Of course, a C# language change wouldn't change the validity of such code being created through IL. peverify appears to be happy with it, for example. Still, a language fix would be a good start.
There's a second language change which could help to fix this too - the introduction of private abstract/virtual methods. Until you consider nested classes, neither of those make sense - but as soon as you remember that there can be subclasses with access to private members, it makes perfect sense to have them. If Operation had a private abstract method (probably exposed via a public concrete method) then SneakyOperation (and any further subclasses) would have to be abstract, as it couldn't possibly override the method. I've already blogged about something similar with public abstract classes containing internal abstract methods, which prevents concrete subclasses outside that assembly" but this would restrict inheritance even further.
Does it reach the usefulness bar required for new language features? Probably not. Would it be valid IL with the obvious meaning? I've performed experiments which suggest that it would be valid, but not as restrictive as one would expect - but I could be mistaken. I think there's distinct merit in the idea, but I'm not expecting to see it come to pass.

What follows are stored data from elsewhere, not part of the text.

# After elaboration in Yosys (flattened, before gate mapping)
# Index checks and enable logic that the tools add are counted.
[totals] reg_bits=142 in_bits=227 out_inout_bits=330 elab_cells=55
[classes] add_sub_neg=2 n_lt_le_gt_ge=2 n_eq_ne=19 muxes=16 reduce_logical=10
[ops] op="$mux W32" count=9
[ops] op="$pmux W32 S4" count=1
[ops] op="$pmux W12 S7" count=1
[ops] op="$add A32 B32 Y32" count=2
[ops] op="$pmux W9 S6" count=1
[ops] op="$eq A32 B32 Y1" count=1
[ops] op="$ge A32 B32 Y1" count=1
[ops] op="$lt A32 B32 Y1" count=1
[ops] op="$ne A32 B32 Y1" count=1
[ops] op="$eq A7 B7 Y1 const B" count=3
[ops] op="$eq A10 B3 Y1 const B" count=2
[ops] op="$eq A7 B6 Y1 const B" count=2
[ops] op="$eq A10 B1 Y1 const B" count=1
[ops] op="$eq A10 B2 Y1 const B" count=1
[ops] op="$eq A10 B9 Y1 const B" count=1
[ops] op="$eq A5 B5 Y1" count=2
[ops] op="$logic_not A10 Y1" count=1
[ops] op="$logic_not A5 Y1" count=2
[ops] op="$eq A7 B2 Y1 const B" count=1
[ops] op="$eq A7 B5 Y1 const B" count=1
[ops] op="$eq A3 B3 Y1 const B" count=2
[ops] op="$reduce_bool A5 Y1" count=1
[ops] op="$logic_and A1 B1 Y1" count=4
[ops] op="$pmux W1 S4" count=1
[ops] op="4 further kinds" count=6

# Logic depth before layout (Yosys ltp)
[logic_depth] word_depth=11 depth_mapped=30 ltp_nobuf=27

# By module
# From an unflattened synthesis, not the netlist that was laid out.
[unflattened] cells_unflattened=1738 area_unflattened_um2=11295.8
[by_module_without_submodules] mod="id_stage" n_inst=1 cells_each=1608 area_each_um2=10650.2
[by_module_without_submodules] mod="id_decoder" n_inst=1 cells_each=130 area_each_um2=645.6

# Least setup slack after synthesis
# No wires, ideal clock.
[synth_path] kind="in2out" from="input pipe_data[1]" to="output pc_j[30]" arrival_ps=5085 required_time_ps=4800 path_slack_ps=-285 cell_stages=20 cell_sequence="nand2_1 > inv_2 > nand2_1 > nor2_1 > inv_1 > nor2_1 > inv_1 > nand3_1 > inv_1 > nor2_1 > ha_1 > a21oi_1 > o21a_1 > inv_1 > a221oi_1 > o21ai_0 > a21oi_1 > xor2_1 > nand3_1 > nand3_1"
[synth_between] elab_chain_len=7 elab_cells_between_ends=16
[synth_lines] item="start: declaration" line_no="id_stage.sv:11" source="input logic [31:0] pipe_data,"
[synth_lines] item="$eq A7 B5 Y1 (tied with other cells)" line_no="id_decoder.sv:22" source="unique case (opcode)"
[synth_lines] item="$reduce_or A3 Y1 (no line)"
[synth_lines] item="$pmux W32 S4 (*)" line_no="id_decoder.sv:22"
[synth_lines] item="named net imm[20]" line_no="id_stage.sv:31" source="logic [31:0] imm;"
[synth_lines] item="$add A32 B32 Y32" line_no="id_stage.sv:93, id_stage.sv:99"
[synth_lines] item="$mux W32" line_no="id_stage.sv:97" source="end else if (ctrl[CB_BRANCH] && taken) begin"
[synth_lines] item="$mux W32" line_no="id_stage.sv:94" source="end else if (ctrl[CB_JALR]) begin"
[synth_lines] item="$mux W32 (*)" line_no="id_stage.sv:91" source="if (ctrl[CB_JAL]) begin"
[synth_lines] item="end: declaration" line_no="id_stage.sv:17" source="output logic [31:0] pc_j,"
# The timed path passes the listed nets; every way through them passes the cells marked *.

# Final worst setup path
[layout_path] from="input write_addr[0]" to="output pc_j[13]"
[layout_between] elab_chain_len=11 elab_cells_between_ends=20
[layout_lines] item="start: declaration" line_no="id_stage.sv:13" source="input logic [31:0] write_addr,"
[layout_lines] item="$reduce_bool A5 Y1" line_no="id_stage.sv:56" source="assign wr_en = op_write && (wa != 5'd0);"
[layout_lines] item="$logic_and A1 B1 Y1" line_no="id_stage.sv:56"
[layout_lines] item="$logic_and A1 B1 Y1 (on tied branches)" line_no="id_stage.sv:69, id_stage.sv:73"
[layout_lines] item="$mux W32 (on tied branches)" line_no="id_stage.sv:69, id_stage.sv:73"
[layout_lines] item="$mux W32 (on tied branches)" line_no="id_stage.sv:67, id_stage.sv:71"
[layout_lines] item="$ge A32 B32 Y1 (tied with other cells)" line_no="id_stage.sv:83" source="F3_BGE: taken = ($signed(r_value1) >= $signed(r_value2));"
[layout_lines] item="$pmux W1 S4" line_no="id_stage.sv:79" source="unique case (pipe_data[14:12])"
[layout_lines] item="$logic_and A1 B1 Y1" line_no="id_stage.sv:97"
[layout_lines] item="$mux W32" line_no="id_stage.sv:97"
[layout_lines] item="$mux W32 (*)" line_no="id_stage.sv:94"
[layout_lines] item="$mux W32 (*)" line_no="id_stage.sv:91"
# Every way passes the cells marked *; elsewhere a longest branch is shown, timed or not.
==> config.mk <==
export PLATFORM = sky130hd
export DESIGN_NAME = mips_mem_arbiter
export DESIGN_NICKNAME = d
export VERILOG_FILES = /design/src/rtl/mips_mem_arbiter.sv
export SDC_FILE = /design/constraint.sdc
export NUM_CORES = 1
export LEC_CHECK = 0
export CAP_MARGIN = 20
export CORE_UTILIZATION = 36
export DETAILED_ROUTE_END_ITERATION = 10
export PLACE_DENSITY = 0.84
export SETUP_SLACK_MARGIN = 0.15
export SYNTH_ARGS = -nofsm -noshare
export SYNTH_HDL_FRONTEND = slang
export SYNTH_SLANG_ARGS = --single-unit
export TNS_END_PERCENT = 1
==> constraint.sdc <==
create_clock -name clk -period 1.87 [get_ports clk]
set_input_delay 0.374 -clock clk [delete_from_list [all_inputs] [get_ports clk]]
set_output_delay 0.374 -clock clk [all_outputs]
set_load 0.005 [all_outputs]
`src/rtl/pdm2pcm_sequencer_if.sv`:
```
// Control and strobe bundle between the register file / datapath and the
// PDM sequencer. The master side owns the control fields and consumes the
// PDM clock and per-channel strobes; the slave side is the sequencer.
interface pdm2pcm_sequencer_if #(
   parameter int DIV_WIDTH = 7,
   parameter int DEC_WIDTH = 8
);
   logic                 interface_enable_i;
   logic                 dual_channel_i;
   logic                 channel_i;
   logic [DIV_WIDTH-1:0] clock_divisor_i;
   logic [DEC_WIDTH-1:0] decimation_factor_i;

   logic                 pdm_clk_o;
   logic                 filter_clear_o;
   logic                 sample_left_o;
   logic                 sample_right_o;
   logic                 decimate_left_o;
   logic                 decimate_right_o;
   logic                 busy_o;

   modport master (
      output interface_enable_i, dual_channel_i, channel_i,
      output clock_divisor_i, decimation_factor_i,
      input  pdm_clk_o, filter_clear_o, sample_left_o, sample_right_o,
      input  decimate_left_o, decimate_right_o, busy_o
   );

   modport slave (
      input  interface_enable_i, dual_channel_i, channel_i,
      input  clock_divisor_i, decimation_factor_i,
      output pdm_clk_o, filter_clear_o, sample_left_o, sample_right_o,
      output decimate_left_o, decimate_right_o, busy_o
   );
endinterface

```
`src/rtl/pdm2pcm_sequencer.sv`:
```
// PDM clock generator and strobe sequencer for the PDM-to-PCM converter.
// Configuration is captured into shadow registers on START, so register
// writes while running have no effect until the next stop/start cycle.
// Every output is a flop. Strobes are computed one cycle ahead from the
// next-state counters so that each strobe is high in the cycle just before
// the PDM clock edge it accompanies.
module pdm2pcm_sequencer #(
   parameter int DIV_WIDTH = 7,
   parameter int DEC_WIDTH = 8
) (
   input  logic               clk_i,
   input  logic               rst_i,
   pdm2pcm_sequencer_if.slave bus
);

   typedef enum logic [1:0] {
      IDLE  = 2'd0,
      START = 2'd1,
      RUN   = 2'd2,
      STOP  = 2'd3
   } state_t;

   state_t               state_q, state_d;
   logic [DIV_WIDTH-1:0] hc_q, hc_d;
   logic [DEC_WIDTH-1:0] pc_q, pc_d;
   logic [DIV_WIDTH-1:0] div_s_q, div_s_d;
   logic [DEC_WIDTH-1:0] dec_s_q, dec_s_d;
   logic                 dual_s_q, dual_s_d;
   logic                 chan_s_q, chan_s_d;
   logic                 pdm_clk_q, pdm_clk_d;
   logic                 filter_clear_q, filter_clear_d;
   logic                 sample_left_q, sample_left_d;
   logic                 sample_right_q, sample_right_d;
   logic                 decimate_left_q, decimate_left_d;
   logic                 decimate_right_q, decimate_right_d;
   logic                 busy_q, busy_d;

   logic                 half_end;
   logic                 look;
   logic                 nxt_end;
   logic                 left_act;
   logic                 right_act;
   logic                 last_period;

   // Next-state, counter, shadow and one-cycle-ahead strobe computation
   always_comb begin
      state_d   = state_q;
      hc_d      = hc_q;
      pc_d      = pc_q;
      div_s_d   = div_s_q;
      dec_s_d   = dec_s_q;
      dual_s_d  = dual_s_q;
      chan_s_d  = chan_s_q;
      pdm_clk_d = pdm_clk_q;
      filter_clear_d = 1'b0;
      look      = 1'b0;
      half_end  = (hc_q == div_s_q);

      case (state_q)
         IDLE: begin
            pdm_clk_d = 1'b0;
            if (bus.interface_enable_i) begin
               state_d        = START;
               filter_clear_d = 1'b1;
            end
         end
         START: begin
            div_s_d   = bus.clock_divisor_i;
            dec_s_d   = bus.decimation_factor_i;
            dual_s_d  = bus.dual_channel_i;
            chan_s_d  = bus.channel_i;
            hc_d      = '0;
            pc_d      = '0;
            pdm_clk_d = 1'b0;
            state_d   = RUN;
            look      = 1'b1;
         end
         RUN: begin
            // Strobes for the next cycle are still decided here even when
            // enable has just dropped.
            look = 1'b1;
            if (half_end) begin
               hc_d      = '0;
               pdm_clk_d = ~pdm_clk_q;
               // A period ends with its high half; dec_s=0 wraps at 2^DEC_WIDTH
               // because dec_s-1 is then all ones.
               if (pdm_clk_q) begin
                  pc_d = (pc_q == dec_s_q - DEC_WIDTH'(1)) ? '0 : pc_q + DEC_WIDTH'(1);
               end
            end else begin
               hc_d = hc_q + DIV_WIDTH'(1);
            end
            if (!bus.interface_enable_i) begin
               state_d = STOP;
            end
         end
         STOP: begin
            // Finish a high half in progress so the mic never sees a runt pulse.
            if (!pdm_clk_q) begin
               state_d = IDLE;
            end else if (half_end) begin
               hc_d      = '0;
               pdm_clk_d = 1'b0;
               state_d   = IDLE;
            end else begin
               hc_d = hc_q + DIV_WIDTH'(1);
            end
         end
         default: begin
            state_d   = IDLE;
            pdm_clk_d = 1'b0;
         end
      endcase

      nxt_end     = (hc_d == div_s_d);
      right_act   = dual_s_d | chan_s_d;
      left_act    = dual_s_d | ~chan_s_d;
      last_period = (pc_d == dec_s_d - DEC_WIDTH'(1));

      sample_right_d   = look & nxt_end & ~pdm_clk_d & right_act;
      sample_left_d    = look & nxt_end &  pdm_clk_d & left_act;
      decimate_right_d = sample_right_d & last_period;
      decimate_left_d  = sample_left_d & last_period;
      busy_d           = (state_d != IDLE);
   end

   // State, counters, shadows and registered outputs; async reset to idle
   always_ff @(posedge clk_i or posedge rst_i) begin
      if (rst_i) begin
         state_q          <= IDLE;
         hc_q             <= '0;
         pc_q             <= '0;
         div_s_q          <= '0;
         dec_s_q          <= '0;
         dual_s_q         <= 1'b0;
         chan_s_q         <= 1'b0;
         pdm_clk_q        <= 1'b0;
         filter_clear_q   <= 1'b0;
         sample_left_q    <= 1'b0;
         sample_right_q   <= 1'b0;
         decimate_left_q  <= 1'b0;
         decimate_right_q <= 1'b0;
         busy_q           <= 1'b0;
      end else begin
         state_q          <= state_d;
         hc_q             <= hc_d;
         pc_q             <= pc_d;
         div_s_q          <= div_s_d;
         dec_s_q          <= dec_s_d;
         dual_s_q         <= dual_s_d;
         chan_s_q         <= chan_s_d;
         pdm_clk_q        <= pdm_clk_d;
         filter_clear_q   <= filter_clear_d;
         sample_left_q    <= sample_left_d;
         sample_right_q   <= sample_right_d;
         decimate_left_q  <= decimate_left_d;
         decimate_right_q <= decimate_right_d;
         busy_q           <= busy_d;
      end
   end

   assign bus.pdm_clk_o        = pdm_clk_q;
   assign bus.filter_clear_o   = filter_clear_q;
   assign bus.sample_left_o    = sample_left_q;
   assign bus.sample_right_o   = sample_right_q;
   assign bus.decimate_left_o  = decimate_left_q;
   assign bus.decimate_right_o = decimate_right_q;
   assign bus.busy_o           = busy_q;

endmodule
```
`src/flat_wrapper.sv`:
```
// flat-port wrapper written by rule: the top's interface ports become plain ports
module pdm2pcm_sequencer_flat 
#(
   parameter int DIV_WIDTH = 7,
   parameter int DEC_WIDTH = 8
)
  (clk_i, rst_i, bus_interface_enable_i, bus_dual_channel_i, bus_channel_i, bus_clock_divisor_i, bus_decimation_factor_i, bus_pdm_clk_o, bus_filter_clear_o, bus_sample_left_o, bus_sample_right_o, bus_decimate_left_o, bus_decimate_right_o, bus_busy_o);
  pdm2pcm_sequencer_if #(.DIV_WIDTH(DIV_WIDTH), .DEC_WIDTH(DEC_WIDTH)) bus_i ();
  input  logic clk_i;
  input  logic rst_i;
  input wire logic [$bits(bus_i.interface_enable_i)-1:0] bus_interface_enable_i;
  input wire logic [$bits(bus_i.dual_channel_i)-1:0] bus_dual_channel_i;
  input wire logic [$bits(bus_i.channel_i)-1:0] bus_channel_i;
  input wire logic [$bits(bus_i.clock_divisor_i)-1:0] bus_clock_divisor_i;
  input wire logic [$bits(bus_i.decimation_factor_i)-1:0] bus_decimation_factor_i;
  output wire logic [$bits(bus_i.pdm_clk_o)-1:0] bus_pdm_clk_o;
  output wire logic [$bits(bus_i.filter_clear_o)-1:0] bus_filter_clear_o;
  output wire logic [$bits(bus_i.sample_left_o)-1:0] bus_sample_left_o;
  output wire logic [$bits(bus_i.sample_right_o)-1:0] bus_sample_right_o;
  output wire logic [$bits(bus_i.decimate_left_o)-1:0] bus_decimate_left_o;
  output wire logic [$bits(bus_i.decimate_right_o)-1:0] bus_decimate_right_o;
  output wire logic [$bits(bus_i.busy_o)-1:0] bus_busy_o;
  assign bus_i.interface_enable_i = bus_interface_enable_i;
  assign bus_i.dual_channel_i = bus_dual_channel_i;
  assign bus_i.channel_i = bus_channel_i;
  assign bus_i.clock_divisor_i = bus_clock_divisor_i;
  assign bus_i.decimation_factor_i = bus_decimation_factor_i;
  assign bus_pdm_clk_o = bus_i.pdm_clk_o;
  assign bus_filter_clear_o = bus_i.filter_clear_o;
  assign bus_sample_left_o = bus_i.sample_left_o;
  assign bus_sample_right_o = bus_i.sample_right_o;
  assign bus_decimate_left_o = bus_i.decimate_left_o;
  assign bus_decimate_right_o = bus_i.decimate_right_o;
  assign bus_busy_o = bus_i.busy_o;
  pdm2pcm_sequencer #(.DIV_WIDTH(DIV_WIDTH), .DEC_WIDTH(DEC_WIDTH)) u_core (.clk_i(clk_i), .rst_i(rst_i), .bus(bus_i));
endmodule
```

ConclusionSo, what can you take away from this blog post? For starters, the fact that the language can probably be abused in far nastier ways than you've previously imagined - and that it's very easy to miss the holes in the spec which allow for that abuse. (It's not like this hole is a recent one" it's been open forever.) You should absolutely not take away the idea that this is a recommended coding pattern - although the original pattern (for Operation) is a lovely one which deserves more widespread recognition.
Finally, you can take away the fact that nothing gets my attention quicker than a new (to me) way of abusing the language.